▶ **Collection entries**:
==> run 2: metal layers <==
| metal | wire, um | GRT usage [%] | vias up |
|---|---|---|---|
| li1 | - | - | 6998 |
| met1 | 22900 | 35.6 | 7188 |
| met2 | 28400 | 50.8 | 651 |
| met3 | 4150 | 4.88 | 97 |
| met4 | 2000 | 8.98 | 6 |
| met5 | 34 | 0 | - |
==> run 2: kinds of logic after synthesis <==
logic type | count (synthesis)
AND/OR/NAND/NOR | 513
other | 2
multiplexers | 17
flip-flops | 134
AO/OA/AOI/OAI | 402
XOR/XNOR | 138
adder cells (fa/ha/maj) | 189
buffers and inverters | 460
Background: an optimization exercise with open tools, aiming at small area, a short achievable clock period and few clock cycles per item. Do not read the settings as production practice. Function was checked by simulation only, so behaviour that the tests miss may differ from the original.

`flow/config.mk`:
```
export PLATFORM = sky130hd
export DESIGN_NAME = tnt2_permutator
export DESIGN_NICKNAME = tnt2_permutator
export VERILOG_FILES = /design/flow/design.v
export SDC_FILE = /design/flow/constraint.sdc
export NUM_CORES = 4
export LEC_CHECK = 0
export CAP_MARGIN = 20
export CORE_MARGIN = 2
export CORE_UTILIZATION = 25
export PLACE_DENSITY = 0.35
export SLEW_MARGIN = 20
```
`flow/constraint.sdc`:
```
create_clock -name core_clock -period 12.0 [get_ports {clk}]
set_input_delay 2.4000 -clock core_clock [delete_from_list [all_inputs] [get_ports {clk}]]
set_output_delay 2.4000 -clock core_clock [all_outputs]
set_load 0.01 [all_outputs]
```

* * *

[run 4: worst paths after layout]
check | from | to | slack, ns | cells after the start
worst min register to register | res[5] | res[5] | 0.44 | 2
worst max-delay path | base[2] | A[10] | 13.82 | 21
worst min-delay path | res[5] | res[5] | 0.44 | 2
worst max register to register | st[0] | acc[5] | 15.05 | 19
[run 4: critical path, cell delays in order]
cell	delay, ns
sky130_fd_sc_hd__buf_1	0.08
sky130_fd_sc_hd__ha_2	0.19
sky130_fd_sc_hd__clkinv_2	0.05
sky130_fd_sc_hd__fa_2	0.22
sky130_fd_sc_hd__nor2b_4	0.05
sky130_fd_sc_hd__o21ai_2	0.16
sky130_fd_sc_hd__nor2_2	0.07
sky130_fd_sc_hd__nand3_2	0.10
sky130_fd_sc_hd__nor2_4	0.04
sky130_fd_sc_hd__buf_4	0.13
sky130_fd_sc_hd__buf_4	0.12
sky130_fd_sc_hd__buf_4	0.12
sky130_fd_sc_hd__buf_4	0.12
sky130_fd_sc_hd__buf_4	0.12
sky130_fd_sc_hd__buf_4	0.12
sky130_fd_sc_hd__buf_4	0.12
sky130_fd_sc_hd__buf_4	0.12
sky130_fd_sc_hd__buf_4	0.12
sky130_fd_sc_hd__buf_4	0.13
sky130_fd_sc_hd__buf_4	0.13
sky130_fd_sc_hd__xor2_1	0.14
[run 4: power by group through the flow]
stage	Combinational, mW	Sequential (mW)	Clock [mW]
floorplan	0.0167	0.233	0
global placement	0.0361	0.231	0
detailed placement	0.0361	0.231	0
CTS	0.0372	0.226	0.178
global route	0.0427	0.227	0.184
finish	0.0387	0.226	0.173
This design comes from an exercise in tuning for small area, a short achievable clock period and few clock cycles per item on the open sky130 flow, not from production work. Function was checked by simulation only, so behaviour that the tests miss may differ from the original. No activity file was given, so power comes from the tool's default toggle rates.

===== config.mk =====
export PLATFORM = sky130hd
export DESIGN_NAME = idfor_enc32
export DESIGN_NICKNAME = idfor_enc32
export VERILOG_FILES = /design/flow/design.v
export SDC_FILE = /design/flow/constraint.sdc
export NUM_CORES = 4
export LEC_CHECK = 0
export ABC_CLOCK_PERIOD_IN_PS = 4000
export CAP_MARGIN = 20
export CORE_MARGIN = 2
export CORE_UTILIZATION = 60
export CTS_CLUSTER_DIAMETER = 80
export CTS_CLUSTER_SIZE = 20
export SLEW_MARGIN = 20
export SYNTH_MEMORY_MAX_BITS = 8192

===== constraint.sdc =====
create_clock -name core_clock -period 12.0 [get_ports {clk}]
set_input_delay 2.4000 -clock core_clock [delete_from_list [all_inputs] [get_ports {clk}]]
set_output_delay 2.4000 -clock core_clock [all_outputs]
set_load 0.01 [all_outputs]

* * *

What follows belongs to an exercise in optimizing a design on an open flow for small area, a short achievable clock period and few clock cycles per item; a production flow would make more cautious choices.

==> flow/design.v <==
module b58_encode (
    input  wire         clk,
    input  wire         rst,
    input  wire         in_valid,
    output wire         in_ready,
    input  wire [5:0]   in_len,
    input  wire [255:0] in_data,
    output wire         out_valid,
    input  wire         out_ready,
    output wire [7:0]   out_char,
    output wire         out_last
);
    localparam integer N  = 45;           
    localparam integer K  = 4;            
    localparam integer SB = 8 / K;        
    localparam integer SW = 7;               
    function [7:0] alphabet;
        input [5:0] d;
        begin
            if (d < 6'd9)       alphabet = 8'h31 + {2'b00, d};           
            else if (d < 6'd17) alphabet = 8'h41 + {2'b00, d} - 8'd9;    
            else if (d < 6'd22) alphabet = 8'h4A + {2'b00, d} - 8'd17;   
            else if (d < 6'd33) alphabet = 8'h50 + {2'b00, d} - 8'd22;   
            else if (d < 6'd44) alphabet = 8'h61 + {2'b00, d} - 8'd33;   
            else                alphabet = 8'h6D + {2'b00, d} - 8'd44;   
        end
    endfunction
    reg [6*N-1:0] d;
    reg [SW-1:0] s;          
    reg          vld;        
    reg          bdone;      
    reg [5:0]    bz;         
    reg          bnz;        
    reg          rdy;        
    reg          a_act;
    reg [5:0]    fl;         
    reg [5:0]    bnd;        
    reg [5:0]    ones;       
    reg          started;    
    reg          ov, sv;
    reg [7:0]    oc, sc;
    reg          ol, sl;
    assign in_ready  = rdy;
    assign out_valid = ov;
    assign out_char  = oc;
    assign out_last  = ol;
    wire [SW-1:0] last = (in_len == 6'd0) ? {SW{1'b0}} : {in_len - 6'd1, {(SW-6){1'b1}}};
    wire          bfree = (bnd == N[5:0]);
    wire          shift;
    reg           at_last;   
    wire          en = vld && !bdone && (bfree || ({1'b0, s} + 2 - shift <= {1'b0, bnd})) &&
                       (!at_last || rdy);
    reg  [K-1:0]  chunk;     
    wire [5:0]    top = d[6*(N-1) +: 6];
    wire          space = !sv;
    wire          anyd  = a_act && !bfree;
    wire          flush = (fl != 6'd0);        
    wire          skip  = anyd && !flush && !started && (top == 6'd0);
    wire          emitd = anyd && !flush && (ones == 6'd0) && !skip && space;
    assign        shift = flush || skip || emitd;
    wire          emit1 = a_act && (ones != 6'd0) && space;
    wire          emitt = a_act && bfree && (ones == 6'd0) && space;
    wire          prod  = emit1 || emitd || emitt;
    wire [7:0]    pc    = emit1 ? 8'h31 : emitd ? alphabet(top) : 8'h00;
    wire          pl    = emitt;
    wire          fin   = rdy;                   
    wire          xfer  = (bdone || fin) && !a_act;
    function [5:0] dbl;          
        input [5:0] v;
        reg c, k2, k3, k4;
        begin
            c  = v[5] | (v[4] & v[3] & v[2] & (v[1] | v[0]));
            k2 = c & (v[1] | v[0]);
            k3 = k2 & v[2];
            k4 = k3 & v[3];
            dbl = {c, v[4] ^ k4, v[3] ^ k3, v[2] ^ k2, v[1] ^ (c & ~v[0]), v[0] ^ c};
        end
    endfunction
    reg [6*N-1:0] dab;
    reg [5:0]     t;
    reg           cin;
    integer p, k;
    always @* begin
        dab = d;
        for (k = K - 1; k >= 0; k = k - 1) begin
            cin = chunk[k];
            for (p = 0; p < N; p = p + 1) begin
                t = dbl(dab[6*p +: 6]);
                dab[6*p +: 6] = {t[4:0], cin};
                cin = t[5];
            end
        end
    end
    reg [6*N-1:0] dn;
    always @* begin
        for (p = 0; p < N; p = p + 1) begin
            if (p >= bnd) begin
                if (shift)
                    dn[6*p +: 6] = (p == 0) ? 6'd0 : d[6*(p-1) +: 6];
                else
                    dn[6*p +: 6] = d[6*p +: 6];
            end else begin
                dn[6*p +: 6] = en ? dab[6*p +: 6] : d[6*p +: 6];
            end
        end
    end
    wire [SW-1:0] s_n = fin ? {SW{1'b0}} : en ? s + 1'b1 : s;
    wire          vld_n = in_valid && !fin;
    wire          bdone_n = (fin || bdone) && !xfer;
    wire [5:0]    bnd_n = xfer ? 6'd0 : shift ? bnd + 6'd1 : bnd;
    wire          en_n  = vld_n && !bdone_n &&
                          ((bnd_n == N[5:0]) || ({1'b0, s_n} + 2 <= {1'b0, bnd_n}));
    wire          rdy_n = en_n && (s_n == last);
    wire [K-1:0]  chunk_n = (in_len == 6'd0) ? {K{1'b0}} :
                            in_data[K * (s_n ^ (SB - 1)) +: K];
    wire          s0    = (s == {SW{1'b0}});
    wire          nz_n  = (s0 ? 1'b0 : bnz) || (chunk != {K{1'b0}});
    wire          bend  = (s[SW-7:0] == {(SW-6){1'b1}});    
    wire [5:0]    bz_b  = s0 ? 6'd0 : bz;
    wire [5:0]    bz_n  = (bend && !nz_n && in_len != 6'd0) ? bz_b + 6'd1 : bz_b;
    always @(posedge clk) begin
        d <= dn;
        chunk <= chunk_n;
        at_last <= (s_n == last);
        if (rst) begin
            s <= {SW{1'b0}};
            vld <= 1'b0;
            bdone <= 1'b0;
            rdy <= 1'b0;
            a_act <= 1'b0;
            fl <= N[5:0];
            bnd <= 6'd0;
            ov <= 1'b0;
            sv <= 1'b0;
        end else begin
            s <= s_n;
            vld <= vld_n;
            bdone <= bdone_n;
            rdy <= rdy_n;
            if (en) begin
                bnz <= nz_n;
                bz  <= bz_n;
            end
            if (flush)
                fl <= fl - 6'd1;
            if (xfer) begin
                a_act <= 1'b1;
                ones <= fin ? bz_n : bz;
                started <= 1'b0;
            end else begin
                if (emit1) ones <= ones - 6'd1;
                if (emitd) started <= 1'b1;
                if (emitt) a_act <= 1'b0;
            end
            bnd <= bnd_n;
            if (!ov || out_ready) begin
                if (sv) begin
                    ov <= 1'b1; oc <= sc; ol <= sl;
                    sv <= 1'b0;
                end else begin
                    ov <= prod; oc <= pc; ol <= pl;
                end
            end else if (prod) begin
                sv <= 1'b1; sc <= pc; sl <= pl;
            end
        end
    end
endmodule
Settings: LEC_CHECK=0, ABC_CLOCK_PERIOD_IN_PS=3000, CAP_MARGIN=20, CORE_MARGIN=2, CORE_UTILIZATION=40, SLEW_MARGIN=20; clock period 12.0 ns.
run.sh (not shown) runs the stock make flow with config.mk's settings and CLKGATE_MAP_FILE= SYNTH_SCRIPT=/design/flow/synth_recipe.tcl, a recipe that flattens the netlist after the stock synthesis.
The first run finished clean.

▶ **Exercise directions**: The required output is every line above from the one with "[%] | vias up |" down to the one with "adder cells (fa/ha/maj) | 189", restated word for word, ends included.

▶ **Response box**:
| metal | wire, um | GRT usage [%] | vias up |
|---|---|---|---|
| li1 | - | - | 6998 |
| met1 | 22900 | 35.6 | 7188 |
| met2 | 28400 | 50.8 | 651 |
| met3 | 4150 | 4.88 | 97 |
| met4 | 2000 | 8.98 | 6 |
| met5 | 34 | 0 | - |
==> run 2: kinds of logic after synthesis <==
logic type | count (synthesis)
AND/OR/NAND/NOR | 513
other | 2
multiplexers | 17
flip-flops | 134
AO/OA/AOI/OAI | 402
XOR/XNOR | 138
adder cells (fa/ha/maj) | 189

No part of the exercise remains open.